Mental Health and Time Management Behavior among Students During COVID-19 Pandemic: Towards Persuasive Technology Design
Why this work is in the frame
A frame that forgets how it found something cannot be audited. These are the routes that admitted this work.
Bibliographic record
Abstract
The study explored the impact of the COVID-19 pandemic on students’ mental health in higher education while capturing their perceptions and attitudes towards time management. The aim was to examine relationships between stress, anxiety, and specific time management-related factors. Considering possible differences between genders and degree levels, we developed five structural equation models (SEMs) to delineate these relationships. Results of a large-scale study of 502 participants show that students suffered from stress and two types of COVID-19-related anxiety: disease and consequences. Students’ preference for organization was the only factor that significantly promoted their perceived control over time, which contributes to reducing stress, hence anxiety. However, female students reported higher stress and anxiety levels than male students.

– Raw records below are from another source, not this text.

Source: an optimization exercise on an open RTL-to-GDS flow (aim: small area). Production flows keep margins and buffers that such runs may drop. Where RTL was checked, it was by simulation tests only, not by an equivalence proof against the original. No activity file was given, so power comes from the tool's default toggle rates.

## the reference run
==> flow/design.v <==
`default_nettype none
module processor (
    input  logic        clock,
    input  logic        reset,
    output logic [31:0] imem_address,
    input  logic [31:0] imem_data,
    output logic [31:0] dmem_address,
    output logic [31:0] dmem_write_data,
    output logic        dmem_write_enable,
    input  logic [31:0] dmem_read_data,
    output logic        reg_write_enable,
    output logic [4:0]  reg_write_addr,
    output logic [31:0] reg_write_data,
    output logic [4:0]  reg_read_addr_a,
    output logic [4:0]  reg_read_addr_b,
    input  logic [31:0] reg_read_data_a,
    input  logic [31:0] reg_read_data_b
);
    logic [31:0] pc;
    logic        ex;         
    logic        nx;         
    logic        taken;      
    logic [15:0] cnt;        
    logic [3:0]  lfsr;
    logic [3:1]  creg;       
    logic [31:0] ins;
    logic [4:0]  op;
    logic [4:0]  rd, rs, rt, shamt;
    logic        is_r, is_j, is_bne, is_imm, is_sw, is_lw, is_fill;
    logic        f_sub, f_logic, f_or, f_shift, f_sra;
    assign ins     = imem_data;
    assign op      = ins[31:27];
    assign rd      = ins[26:22];
    assign rs      = ins[21:17];
    assign rt      = ins[16:12];
    assign shamt   = ins[11:7];
    assign is_r    = ~op[3] & ~op[2] & ~op[1] & ~op[0];
    assign is_j    = ~op[3] & ~op[2] & ~op[1] &  op[0];
    assign is_bne  = ~op[2] &  op[1];
    assign is_imm  =  op[2];                   
    assign is_sw   =  op[2] &  op[1];
    assign is_lw   =  op[3] & ~op[0];
    assign is_fill =  op[3] &  op[0];
    assign f_sub   = ~ins[4] & ~ins[3] &  ins[2];
    assign f_logic = ~ins[4] &  ins[3];
    assign f_or    =  ins[2];
    assign f_shift =  ins[4];
    assign f_sra   =  ins[2];
    logic sll;
    assign sll = is_r & f_shift & ~f_sra;
    assign reg_read_addr_a = (ex & ~sll) ? rs : 5'd0;
    always_comb begin
        reg_read_addr_b = 5'd0;
        if (ex) begin
            if (is_r)                 reg_read_addr_b = f_shift ? (f_sra ? 5'd0 : rs) : rt;
            else if (is_bne | is_sw)  reg_read_addr_b = rd;
        end
    end
    logic [31:0] x, y, s;
    logic [32:0] c;
    logic [3:0]  cout;
    logic        use_imm, use_tgt, inv, cin, pc_lo;
    logic [31:0] b_val, imm_val;
    logic        settled;
    assign use_imm = (ex & (op[2] | is_lw)) | (nx & taken & ~is_j);
    assign use_tgt = nx & taken & is_j;
    assign inv     = ex & ~op[3] & ~op[2] & (op[1] | ins[2]);    
    assign cin     = inv | (nx & ~(taken & is_j));
    assign pc_lo   = nx & ~(taken & is_j);
    assign imm_val = {{5{use_imm & ins[16]}},
                      use_tgt ? ins[26:17] : {10{use_imm & ins[16]}},
                      (use_imm | use_tgt) ? ins[16:0] : 17'd0};
    assign b_val   = op[2] ? 32'd0 : reg_read_data_b;    
    assign x = reg_read_data_a | (pc & {{5{nx}}, {27{pc_lo}}});
    assign y = ((b_val ^ {32{inv}}) | imm_val) | {16'd0, cnt};
    genvar k;
    generate
        for (k = 0; k < 32; k++) begin : g_add
            logic cin_k;
            if (k == 0)           assign cin_k = cin;
            else if (k % 8 == 0)  assign cin_k = creg[k / 8];
            else                  assign cin_k = c[k];
            assign c[k+1] = (x[k] & y[k]) | (x[k] & cin_k) | (y[k] & cin_k);
            assign s[k]   = x[k] ^ y[k] ^ cin_k;
        end
    endgenerate
    assign cout    = {c[32], c[24], c[16], c[8]};
    assign settled = (creg == cout[2:0]);
    logic [31:0] sh_in, sh_r;
    logic        sh_fill;
    function automatic logic [31:0] rev(input logic [31:0] v);
        for (int i = 0; i < 32; i++) rev[i] = v[31 - i];
    endfunction
    assign sh_fill = reg_read_data_a[31];                        
    assign sh_in   = reg_read_data_a | rev(reg_read_data_b);     
    logic [31:0] q1, q2;
    logic [3:0] d0, d1;
    logic [63:0] e0, e1, e2;
    assign d0 = 4'b1 << shamt[1:0];
    assign d1 = 4'b1 << shamt[3:2];
    assign e0 = {{32{sh_fill}}, sh_in};
    assign q1 = ({32{d0[0]}} & e0[31:0]) | ({32{d0[1]}} & e0[32:1]) | ({32{d0[2]}} & e0[33:2]) | ({32{d0[3]}} & e0[34:3]);
    assign e1 = {{32{sh_fill}}, q1};
    assign q2 = ({32{d1[0]}} & e1[31:0]) | ({32{d1[1]}} & e1[35:4]) | ({32{d1[2]}} & e1[39:8]) | ({32{d1[3]}} & e1[43:12]);
    assign e2 = {{32{sh_fill}}, q2};
    assign sh_r = shamt[4] ? e2[47:16] : e2[31:0];
    logic [31:0] lg;
    assign lg = (reg_read_data_a & reg_read_data_b) | ((reg_read_data_a | reg_read_data_b) & {32{f_or}});    
    logic sel_lw, sel_sra, sel_sll, sel_lg, sel_s;
    assign sel_lw  = op[3];
    assign sel_sra = ~op[3] & ~op[2] & f_shift & f_sra;
    assign sel_sll = ~op[3] & ~op[2] & f_shift & ~f_sra;
    assign sel_lg  = ~op[3] & ~op[2] & ~f_shift & f_logic;
    assign sel_s   = ~op[3] & (op[2] | ~(f_shift | f_logic));
    assign reg_write_data = (dmem_read_data & {32{sel_lw}}) | (sh_r & {32{sel_sra}})
                          | (rev(sh_r) & {32{sel_sll}}) | (lg & {32{sel_lg}}) | (s & {32{sel_s}});
    logic fill_done, fill_go, step;
    assign fill_done = (cnt == ins[15:0]);
    assign step      = ex & settled;
    assign fill_go   = ex & is_fill & ~fill_done;
    assign reg_write_enable  = step & (is_r | (is_imm & ~is_sw) | is_lw);
    assign reg_write_addr    = rd;
    assign dmem_address      = s;
    assign dmem_write_data   = {reg_read_data_b[31:4], reg_read_data_b[3:0] | (op[3] ? lfsr : 4'd0)};
    assign dmem_write_enable = step & (is_sw | (is_fill & ~fill_done));
    assign imem_address      = pc;
    logic ex_next;
    assign ex_next = ex ? (fill_go | (~settled & ~is_fill)) : settled;
    always_ff @(posedge clock or posedge reset) begin
        if (reset) begin
            ex   <= 1'b0;
            nx   <= 1'b0;
            lfsr <= 4'b0001;
        end else begin
            ex   <= ex_next;
            nx   <= (ex | nx) & ~ex_next;
            if (step & fill_go) lfsr <= {lfsr[2:0], lfsr[3] ^ lfsr[2]};
        end
    end
    logic [16:0] cnt_c;
    assign cnt_c[0] = settled;
    generate
        for (k = 0; k < 16; k++) begin : g_cnt
            assign cnt_c[k+1] = cnt_c[k] & cnt[k];
            always_ff @(posedge clock) cnt[k] <= fill_go & (cnt[k] ^ cnt_c[k]);
        end
    endgenerate
    always_ff @(posedge clock) begin
        creg <= cout[2:0] & {3{~(nx & settled)}};
        if (~ex & settled) pc <= s;
        if (ex) taken <= is_j | (is_bne & (|s));
    end
endmodule
`default_nettype wire
==> flow/config.mk <==
export PLATFORM = sky130hd
export DESIGN_NAME = processor
export DESIGN_NICKNAME = processor
export VERILOG_FILES = /design/flow/design.v
export SDC_FILE = /design/flow/constraint.sdc
export NUM_CORES = 4
export LEC_CHECK = 0
export CAP_MARGIN = 0
export CORE_MARGIN = 2
export CORE_UTILIZATION = 50
export SLEW_MARGIN = 0
==> flow/constraint.sdc <==
create_clock -name core_clock -period 10.0 [get_ports {clock}]
set_input_delay 2.0000 -clock core_clock [delete_from_list [all_inputs] [get_ports {clock}]]
set_output_delay 2.0000 -clock core_clock [all_outputs]
set_load 0.01 [all_outputs]
standard.sh (not shown) runs the stock make flow with config.mk's settings and CLKGATE_MAP_FILE= SYNTH_SCRIPT=/design/flow/synth_recipe.tcl, a recipe that flattens the netlist after the stock synthesis.
==> flow/flow/run.sh <==
#!/bin/bash
# Standard layout (standard synthesis included) with two changes after synthesis:
# port buffers use the smallest buffer cell, and CTS uses small clock buffers and adds
# no dummy loads. make's output goes to make_finish.log, each step's to orfs/logs/.
set -euo pipefail
export BUFFER_PORTS_ARGS="-buffer_cell sky130_fd_sc_hd__buf_1"
export CTS_ARGS="-sink_clustering_enable -repair_clock_nets -dont_use_dummy_load -buf_list {sky130_fd_sc_hd__clkbuf_2 sky130_fd_sc_hd__clkbuf_4} -root_buf sky130_fd_sc_hd__clkbuf_4"
bash standard.sh finish > make_finish.log 2>&1
Input changes introduced in the trial run (baseline for comparison: the reference run):
--- a/flow/design.v
+++ b/flow/design.v
@@ -144,11 +144,11 @@
             assign cnt_c[k+1] = cnt_c[k] & cnt[k];
             always_ff @(posedge clock) cnt[k] <= fill_go & (cnt[k] ^ cnt_c[k]);
         end
     endgenerate
     always_ff @(posedge clock) begin
-        creg <= cout[2:0] & {3{~(nx & settled)}};
+        creg <= (~ex & settled) ? 3'd0 : cout[2:0];
         if (~ex & settled) pc <= s;
         if (ex) taken <= is_j | (is_bne & (|s));
     end
 endmodule
 `default_nettype wire
==> run notes <==
- Utilization in the trial run vs the reference run: down 0.53 points
- Between the trial run and the reference run, the final critical-path required period is lower for the trial run.
- The run with more routed wire is the reference run, not the trial run.
- The trial run vs the reference run: pin count of the biggest net entering global routing up
- Delta (the trial run minus the reference run): die area shows an increase of 1.0%; clock-cell share of area ~0 delta; clock group share of total power picked up an extra 0.3 points; average vias per placed instance fell 0.15; switching fraction of total power decreased by 0.40 points relative to the old numbers.
- Stage delay of the slowest cell on the critical path: the trial run < the reference run
- The trial run: part of the cycle the worst path needs is 0.99 points lower than what the reference run reported.
- The trial run vs the reference run, worst setup path endpoint: cnt[15]$_DFF_P_ vs reg_write_data[7]
- Comparing the trial run and the reference run, the lower hold slack is on the trial run.
- In the metrics for the trial run and the reference run, the one carrying the higher number of antenna diodes is the trial run.
Function not checked in the reference run: the RTL went through the layout flow alone.

what the ideal ports hide:
The results above use ideal ports. As a check the final layouts listed here were re-extracted and re-timed, cells and wires unchanged.
Step 1 assumes that a clkbuf_16 drives the clock port and a buf_2 every other input.
Step 2, shift: input delay + t, output delay - t, t = (earliest + latest rising clock arrival at the registers) / 2. This alone moves slack from input paths to output paths.
Three values: no drivers, after step 1, after step 2; two values: the first two.
run	shift t [ns]	slack for setup (ns)	worst setup path after step 2	worst data-port slew with drivers (ns)
the reference run	0.455	0.276 / 0.256 / -0.076	input to register	0.06
the trial run	0.477	0.375 / 0.360 / -0.085	input to register	0.06
Met with ideal ports but missed after step 2: setup timing in the reference run and the trial run. For the trial run, which loses most, drivers alone change the setup slack by -0.015 ns; drivers and shift together by -0.460 ns.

Graduate students reported higher anxiety levels related to the consequences of the pandemic compared to undergrads. To promote students’ preference for organization, we map the three categories of organization to corresponding persuasive strategies which could be used in the design of persuasive interventions. This creates an opportunity for developing technological interventions to improve students’ perceived control over time, thus reduce stress and anxiety.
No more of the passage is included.